[Collected data entries]
[src/rtl/mem_port_arbiter_if.sv]
// Bus bundle between pipeline stages, arbiter and the single-ported memory.
interface mem_port_arbiter_if #(
    parameter int ADDR_W = 64,
    parameter int DATA_W = 64
);
    logic              if_req;
    logic [ADDR_W-1:0] if_addr;
    logic              if_flush;
    logic              if_valid;
    logic [31:0]       if_rdata;
    logic              dm_read;
    logic              dm_write;
    logic [ADDR_W-1:0] dm_addr;
    logic [DATA_W-1:0] dm_wdata;
    logic              dm_valid;
    logic [DATA_W-1:0] dm_rdata;
    logic              stall;
    logic              mem_en;
    logic              mem_we;
    logic [ADDR_W-1:0] mem_addr;
    logic [DATA_W-1:0] mem_wdata;
    logic [DATA_W-1:0] mem_rdata;

    // Arbiter view.
    modport slave (
        input  if_req, if_addr, if_flush, dm_read, dm_write, dm_addr, dm_wdata, mem_rdata,
        output if_valid, if_rdata, dm_valid, dm_rdata, stall, mem_en, mem_we, mem_addr, mem_wdata
    );

    // Pipeline-plus-memory view.
    modport master (
        output if_req, if_addr, if_flush, dm_read, dm_write, dm_addr, dm_wdata, mem_rdata,
        input  if_valid, if_rdata, dm_valid, dm_rdata, stall, mem_en, mem_we, mem_addr, mem_wdata
    );

endinterface

[src/rtl/mem_lat_counter.sv]
// Fixed-latency access counter: loads 1 on issue, counts up, flags cnt == MEM_LAT.
module mem_lat_counter
    import mem_arb_pkg::*;
#(
    parameter int MEM_LAT = MEM_LAT_DEF
) (
    input  logic i_clk,
    input  logic i_rst,
    input  logic i_load,
    input  logic i_inc,
    input  logic i_clr,
    output logic o_tc
);

    localparam logic [CNT_W-1:0] TC = CNT_W'(MEM_LAT);

    logic [CNT_W-1:0] r_cnt;

    // NOTE: sequential state uses non-blocking assignments so every flop samples pre-edge values.
    always_ff @(posedge i_clk) begin
        if (i_rst) begin
            r_cnt <= '0;
        end else if (i_load) begin
            r_cnt <= CNT_W'(1);
        end else if (i_clr) begin
            r_cnt <= '0;
        end else if (i_inc) begin
            r_cnt <= r_cnt + CNT_W'(1);
        end
    end

    assign o_tc = (r_cnt == TC);

endmodule

[src/rtl/mem_port_arbiter.sv]
// Shares one fixed-latency memory between IF and MEM; data wins, pipeline stalls until all requesters are served.
module mem_port_arbiter
    import mem_arb_pkg::*;
#(
    parameter int MEM_LAT = MEM_LAT_DEF,
    parameter int ADDR_W  = 64,
    parameter int DATA_W  = 64
) (
    input  logic               i_clk,
    input  logic               i_rst,
    mem_port_arbiter_if.slave  io_bus
);

    state_t            r_state, w_state_nxt;
    owner_t            r_owner, w_owner_nxt;
    logic              r_if_done, r_dm_done, r_if_stale;
    logic [31:0]       r_if_buf;
    logic [DATA_W-1:0] r_dm_buf;

    logic              w_dm_any, w_advance, w_issue_dm, w_issue_if, w_capture, w_cnt_tc;
    logic [ADDR_W-1:0] w_issue_addr;

    assign w_dm_any  = io_bus.dm_read | io_bus.dm_write;
    assign w_advance = (io_bus.if_req | w_dm_any) & (~io_bus.if_req | r_if_done)
                     & (~w_dm_any | r_dm_done);

    mem_lat_counter #(.MEM_LAT(MEM_LAT)) u_cnt (
        .i_clk  (i_clk),
        .i_rst  (i_rst),
        .i_load (w_issue_dm | w_issue_if),
        .i_inc  (r_state == ACCESS),
        .i_clr  (w_capture),
        .o_tc   (w_cnt_tc)
    );

    // NOTE: every signal driven here gets a default first so no path can infer a latch.
    always_comb begin
        w_state_nxt      = r_state;
        w_owner_nxt      = r_owner;
        w_issue_dm       = 1'b0;
        w_issue_if       = 1'b0;
        w_capture        = 1'b0;
        w_issue_addr     = '0;
        io_bus.mem_en    = 1'b0;
        io_bus.mem_we    = 1'b0;
        io_bus.mem_wdata = '0;
        case (r_state)
            IDLE: begin
                if (w_dm_any && !r_dm_done) begin
                    w_issue_dm       = 1'b1;
                    w_owner_nxt      = OWN_DM;
                    w_state_nxt      = ACCESS;
                    io_bus.mem_en    = 1'b1;
                    io_bus.mem_we    = io_bus.dm_write;
                    io_bus.mem_wdata = io_bus.dm_wdata;
                    w_issue_addr     = io_bus.dm_addr;
                end else if (io_bus.if_req && !r_if_done) begin
                    w_issue_if       = 1'b1;
                    w_owner_nxt      = OWN_IF;
                    w_state_nxt      = ACCESS;
                    io_bus.mem_en    = 1'b1;
                    w_issue_addr     = io_bus.if_addr;
                end
            end
            ACCESS: begin
                if (w_cnt_tc) begin
                    w_capture   = 1'b1;
                    w_state_nxt = IDLE;
                end
            end
            default: w_state_nxt = IDLE;
        endcase
        io_bus.mem_addr = w_issue_addr;
        io_bus.stall    = (io_bus.if_req | w_dm_any) & ~w_advance;
        io_bus.if_valid = w_advance & io_bus.if_req & ~io_bus.if_flush;
        io_bus.dm_valid = w_advance & w_dm_any;
        io_bus.if_rdata = io_bus.if_valid ? r_if_buf : '0;
        io_bus.dm_rdata = io_bus.dm_valid ? r_dm_buf : '0;
    end

    always_ff @(posedge i_clk) begin
        if (i_rst) begin
            r_state    <= IDLE;
            r_owner    <= OWN_IF;
            r_if_done  <= 1'b0;
            r_dm_done  <= 1'b0;
            r_if_stale <= 1'b0;
            r_if_buf   <= '0;
            r_dm_buf   <= '0;
        end else begin
            r_state <= w_state_nxt;
            r_owner <= w_owner_nxt;
            if (w_advance) begin
                r_if_done <= 1'b0;
                r_dm_done <= 1'b0;
                r_if_buf  <= '0;
                r_dm_buf  <= '0;
            end
            if (w_capture) begin
                if (r_owner == OWN_DM) begin
                    r_dm_done <= 1'b1;
                    r_dm_buf  <= io_bus.dm_write ? '0 : io_bus.mem_rdata;
                end else if (!r_if_stale && !io_bus.if_flush) begin
                    r_if_done <= 1'b1;
                    r_if_buf  <= io_bus.mem_rdata[31:0];
                end
            end
            if (io_bus.if_flush) begin
                r_if_done <= 1'b0;
                r_if_buf  <= '0;
            end
            // A flush while IF owns the port poisons that fetch until its capture.
            if (w_issue_if) begin
                r_if_stale <= io_bus.if_flush;
            end else if (w_capture) begin
                r_if_stale <= 1'b0;
            end else if (io_bus.if_flush && r_state == ACCESS && r_owner == OWN_IF) begin
                r_if_stale <= 1'b1;
            end
        end
    end

endmodule

[src/flat_wrapper.sv]
// flat-port wrapper written by rule: the top's interface ports become plain ports
module mem_port_arbiter_flat import mem_arb_pkg::*;
#(
    parameter int MEM_LAT = MEM_LAT_DEF,
    parameter int ADDR_W  = 64,
    parameter int DATA_W  = 64
)
  (i_clk, i_rst, io_bus_if_req, io_bus_if_addr, io_bus_if_flush, io_bus_dm_read, io_bus_dm_write, io_bus_dm_addr, io_bus_dm_wdata, io_bus_mem_rdata, io_bus_if_valid, io_bus_if_rdata, io_bus_dm_valid, io_bus_dm_rdata, io_bus_stall, io_bus_mem_en, io_bus_mem_we, io_bus_mem_addr, io_bus_mem_wdata);
  mem_port_arbiter_if #(.ADDR_W(ADDR_W), .DATA_W(DATA_W)) io_bus_i ();
  input  logic i_clk;
  input  logic i_rst;
  input wire logic [$bits(io_bus_i.if_req)-1:0] io_bus_if_req;
  input wire logic [$bits(io_bus_i.if_addr)-1:0] io_bus_if_addr;
  input wire logic [$bits(io_bus_i.if_flush)-1:0] io_bus_if_flush;
  input wire logic [$bits(io_bus_i.dm_read)-1:0] io_bus_dm_read;
  input wire logic [$bits(io_bus_i.dm_write)-1:0] io_bus_dm_write;
  input wire logic [$bits(io_bus_i.dm_addr)-1:0] io_bus_dm_addr;
  input wire logic [$bits(io_bus_i.dm_wdata)-1:0] io_bus_dm_wdata;
  input wire logic [$bits(io_bus_i.mem_rdata)-1:0] io_bus_mem_rdata;
  output wire logic [$bits(io_bus_i.if_valid)-1:0] io_bus_if_valid;
  output wire logic [$bits(io_bus_i.if_rdata)-1:0] io_bus_if_rdata;
  output wire logic [$bits(io_bus_i.dm_valid)-1:0] io_bus_dm_valid;
  output wire logic [$bits(io_bus_i.dm_rdata)-1:0] io_bus_dm_rdata;
  output wire logic [$bits(io_bus_i.stall)-1:0] io_bus_stall;
  output wire logic [$bits(io_bus_i.mem_en)-1:0] io_bus_mem_en;
  output wire logic [$bits(io_bus_i.mem_we)-1:0] io_bus_mem_we;
  output wire logic [$bits(io_bus_i.mem_addr)-1:0] io_bus_mem_addr;
  output wire logic [$bits(io_bus_i.mem_wdata)-1:0] io_bus_mem_wdata;
  assign io_bus_i.if_req = io_bus_if_req;
  assign io_bus_i.if_addr = io_bus_if_addr;
  assign io_bus_i.if_flush = io_bus_if_flush;
  assign io_bus_i.dm_read = io_bus_dm_read;
  assign io_bus_i.dm_write = io_bus_dm_write;
  assign io_bus_i.dm_addr = io_bus_dm_addr;
  assign io_bus_i.dm_wdata = io_bus_dm_wdata;
  assign io_bus_i.mem_rdata = io_bus_mem_rdata;
  assign io_bus_if_valid = io_bus_i.if_valid;
  assign io_bus_if_rdata = io_bus_i.if_rdata;
  assign io_bus_dm_valid = io_bus_i.dm_valid;
  assign io_bus_dm_rdata = io_bus_i.dm_rdata;
  assign io_bus_stall = io_bus_i.stall;
  assign io_bus_mem_en = io_bus_i.mem_en;
  assign io_bus_mem_we = io_bus_i.mem_we;
  assign io_bus_mem_addr = io_bus_i.mem_addr;
  assign io_bus_mem_wdata = io_bus_i.mem_wdata;
  mem_port_arbiter #(.MEM_LAT(MEM_LAT), .ADDR_W(ADDR_W), .DATA_W(DATA_W)) u_core (.i_clk(i_clk), .i_rst(i_rst), .io_bus(io_bus_i));
endmodule
[config.mk]
export PLATFORM = sky130hd
export DESIGN_NAME = mem_port_arbiter_flat
export DESIGN_NICKNAME = d
export VERILOG_FILES = /design/src/rtl/mem_arb_pkg.sv /design/src/rtl/mem_port_arbiter_if.sv /design/src/rtl/mem_lat_counter.sv /design/src/rtl/mem_port_arbiter.sv /design/src/flat_wrapper.sv
export SDC_FILE = /design/constraint.sdc
export NUM_CORES = 1
export LEC_CHECK = 0
export ABC_AREA = 1
export CORE_AREA = 10 10 185 187
export CTS_BUF_LIST = sky130_fd_sc_hd__clkbuf_4 sky130_fd_sc_hd__clkbuf_8
export DETAILED_ROUTE_END_ITERATION = 12
export DIE_AREA = 0 0 195 197
export GPL_TIMING_DRIVEN = 0
export PLACE_DENSITY_LB_ADDON = 0.1
export SLEW_MARGIN = 20
export SYNTH_ARGS = -nofsm -noshare
export SYNTH_HDL_FRONTEND = slang
export SYNTH_SLANG_ARGS = --single-unit
[constraint.sdc]
create_clock -name i_clk -period 2.1 [get_ports i_clk]
set_input_delay 0.315 -clock i_clk [delete_from_list [all_inputs] [get_ports i_clk]]
set_output_delay 0.315 -clock i_clk [all_outputs]
set_load 0.005 [all_outputs]
**src/rtl/counter_seq_ctrl.sv**
```systemverilog
// counter_seq_ctrl: ping-pong sequencer for an external up/down loadable
// counter. Loads lo, counts up to hi, back down to lo, and repeats for the
// requested number of passes. Host side is start/abort with busy/done/err.
//
// Optional build macro COUNTER_SEQ_DWELL_EN adds a DWELL state that holds the
// counter at hi for DW tick cycles before the down sweep. DW must be >= 1
// when the macro is defined. In the default build DW has no effect.
module counter_seq_ctrl #(
  parameter int M  = 4,
  parameter int R  = 4,
  parameter int DW = 3
) (
  input  logic         clk,
  input  logic         clr,
  input  logic         start,
  input  logic         abort,
  input  logic         tick,
  input  logic [M-1:0] lo,
  input  logic [M-1:0] hi,
  input  logic [R-1:0] reps,
  input  logic [M-1:0] cnt_q,
  output logic         cnt_ce,
  output logic         cnt_up,
  output logic         cnt_l,
  output logic [M-1:0] cnt_di,
  output logic         cnt_clr,
  output logic         busy,
  output logic         done,
  output logic         err,
  output logic [R-1:0] rep_done
);

  typedef enum logic [2:0] {
    S_IDLE,
    S_LOAD,
    S_UP,
    S_DOWN,
`ifdef COUNTER_SEQ_DWELL_EN
    S_DONE,
    S_DWELL
`else
    S_DONE
`endif
  } state_t;

  state_t       state_q, state_d;
  logic [R-1:0] rep_left_q, rep_left_d;
  logic [R-1:0] rep_done_q, rep_done_d;
  logic         err_q;
  logic         accept, reject;

  // Bounds are captured once per accepted start; they are data, not control.
  logic [M-1:0] lo_q, hi_q;

`ifdef COUNTER_SEQ_DWELL_EN
  localparam int DWW = (DW < 2) ? 1 : $clog2(DW + 1);
  localparam logic [DWW-1:0] DW_LAST = DWW'(DW - 1);
  logic [DWW-1:0] dwell_q, dwell_d;
`endif

  // Next-state and counter-control decode; abort overrides any transition.
  always_comb begin
    state_d    = state_q;
    rep_left_d = rep_left_q;
    rep_done_d = rep_done_q;
    accept     = 1'b0;
    reject     = 1'b0;
    cnt_ce     = 1'b0;
    cnt_up     = 1'b1;
    cnt_l      = 1'b0;
`ifdef COUNTER_SEQ_DWELL_EN
    dwell_d    = dwell_q;
`endif
    case (state_q)
      S_IDLE: begin
        if (start) begin
          if (lo <= hi) begin
            accept     = 1'b1;
            rep_left_d = (reps == '0) ? R'(1) : reps;
            rep_done_d = '0;
            state_d    = S_LOAD;
          end else begin
            reject = 1'b1;
          end
        end
      end
      S_LOAD: begin
        cnt_l   = 1'b1;
        state_d = S_UP;
      end
      S_UP: begin
        // Never step at the terminal value, so the counter cannot wrap.
        cnt_ce = tick & (cnt_q != hi_q);
        if (cnt_q == hi_q) begin
`ifdef COUNTER_SEQ_DWELL_EN
          dwell_d = '0;
          state_d = S_DWELL;
`else
          state_d = S_DOWN;
`endif
        end
      end
`ifdef COUNTER_SEQ_DWELL_EN
      S_DWELL: begin
        if (tick) begin
          if (dwell_q == DW_LAST) begin
            state_d = S_DOWN;
          end else begin
            dwell_d = dwell_q + DWW'(1);
          end
        end
      end
`endif
      S_DOWN: begin
        cnt_up = 1'b0;
        cnt_ce = tick & (cnt_q != lo_q);
        if (cnt_q == lo_q) begin
          rep_done_d = rep_done_q + R'(1);
          if (rep_left_q == R'(1)) begin
            state_d = S_DONE;
          end else begin
            rep_left_d = rep_left_q - R'(1);
            state_d    = S_UP;
          end
        end
      end
      S_DONE: begin
        state_d = S_IDLE;
      end
      default: begin
        state_d = S_IDLE;
      end
    endcase
    if (abort) begin
      state_d    = S_IDLE;
      rep_left_d = rep_left_q;
      rep_done_d = rep_done_q;
      accept     = 1'b0;
      reject     = 1'b0;
    end
  end

  // Control state register with synchronous clear.
  always_ff @(posedge clk) begin
    if (clr) begin
      state_q    <= S_IDLE;
      rep_left_q <= '0;
      rep_done_q <= '0;
      err_q      <= 1'b0;
`ifdef COUNTER_SEQ_DWELL_EN
      dwell_q    <= '0;
`endif
    end else begin
      state_q    <= state_d;
      rep_left_q <= rep_left_d;
      rep_done_q <= rep_done_d;
      err_q      <= reject;
`ifdef COUNTER_SEQ_DWELL_EN
      dwell_q    <= dwell_d;
`endif
    end
  end

  // Capture the bounds when a start is accepted; held until the next one.
  always_ff @(posedge clk) begin
    if (accept) begin
      lo_q <= lo;
      hi_q <= hi;
    end
  end

  assign cnt_di   = lo_q;
  assign cnt_clr  = clr | abort;
  assign busy     = (state_q != S_IDLE);
  assign done     = (state_q == S_DONE);
  assign err      = err_q;
  assign rep_done = rep_done_q;

endmodule

```
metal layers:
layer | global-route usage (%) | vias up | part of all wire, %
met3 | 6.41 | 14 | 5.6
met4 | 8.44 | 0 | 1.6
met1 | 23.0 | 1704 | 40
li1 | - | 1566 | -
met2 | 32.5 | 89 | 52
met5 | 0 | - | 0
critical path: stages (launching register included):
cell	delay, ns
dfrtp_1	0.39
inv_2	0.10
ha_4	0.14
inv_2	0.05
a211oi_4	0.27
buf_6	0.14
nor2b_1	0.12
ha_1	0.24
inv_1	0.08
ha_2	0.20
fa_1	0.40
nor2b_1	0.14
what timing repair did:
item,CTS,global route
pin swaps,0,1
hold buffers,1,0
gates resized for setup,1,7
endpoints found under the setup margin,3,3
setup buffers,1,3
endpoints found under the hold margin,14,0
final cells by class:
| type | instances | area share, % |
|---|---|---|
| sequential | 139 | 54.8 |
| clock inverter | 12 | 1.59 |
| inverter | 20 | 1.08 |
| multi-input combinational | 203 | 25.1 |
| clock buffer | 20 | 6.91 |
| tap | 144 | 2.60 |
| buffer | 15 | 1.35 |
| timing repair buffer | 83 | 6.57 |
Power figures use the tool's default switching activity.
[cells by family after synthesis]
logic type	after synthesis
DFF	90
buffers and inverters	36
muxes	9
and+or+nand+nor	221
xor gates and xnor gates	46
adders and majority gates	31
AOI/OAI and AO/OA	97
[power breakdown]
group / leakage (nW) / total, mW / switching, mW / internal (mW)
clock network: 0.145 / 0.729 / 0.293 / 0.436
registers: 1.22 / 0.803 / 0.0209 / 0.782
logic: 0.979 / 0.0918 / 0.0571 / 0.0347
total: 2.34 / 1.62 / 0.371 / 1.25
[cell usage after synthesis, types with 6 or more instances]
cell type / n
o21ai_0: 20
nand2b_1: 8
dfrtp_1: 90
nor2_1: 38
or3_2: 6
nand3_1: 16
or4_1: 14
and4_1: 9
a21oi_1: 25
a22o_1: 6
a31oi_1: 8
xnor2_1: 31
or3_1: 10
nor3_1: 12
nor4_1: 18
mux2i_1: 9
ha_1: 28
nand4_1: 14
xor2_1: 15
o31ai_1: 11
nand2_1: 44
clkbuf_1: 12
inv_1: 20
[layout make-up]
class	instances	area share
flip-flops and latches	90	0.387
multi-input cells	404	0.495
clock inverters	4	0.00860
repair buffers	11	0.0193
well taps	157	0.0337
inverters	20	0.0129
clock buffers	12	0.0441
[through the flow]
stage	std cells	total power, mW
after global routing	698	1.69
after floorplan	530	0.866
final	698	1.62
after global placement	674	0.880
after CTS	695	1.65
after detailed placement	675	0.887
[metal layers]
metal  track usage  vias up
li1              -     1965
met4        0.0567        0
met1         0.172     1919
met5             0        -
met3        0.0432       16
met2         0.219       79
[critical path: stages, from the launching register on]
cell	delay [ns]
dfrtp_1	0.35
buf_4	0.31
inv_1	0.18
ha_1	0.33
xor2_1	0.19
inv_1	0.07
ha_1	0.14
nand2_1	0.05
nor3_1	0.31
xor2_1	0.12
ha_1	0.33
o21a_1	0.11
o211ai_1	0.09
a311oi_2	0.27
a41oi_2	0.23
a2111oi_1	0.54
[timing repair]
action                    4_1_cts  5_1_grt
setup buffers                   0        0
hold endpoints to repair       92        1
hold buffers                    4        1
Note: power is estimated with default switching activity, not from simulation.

**Directions:**
Gather from the records above every line containing the string "found".

**Your response:**
endpoints found under the setup margin,3,3
endpoints found under the hold margin,14,0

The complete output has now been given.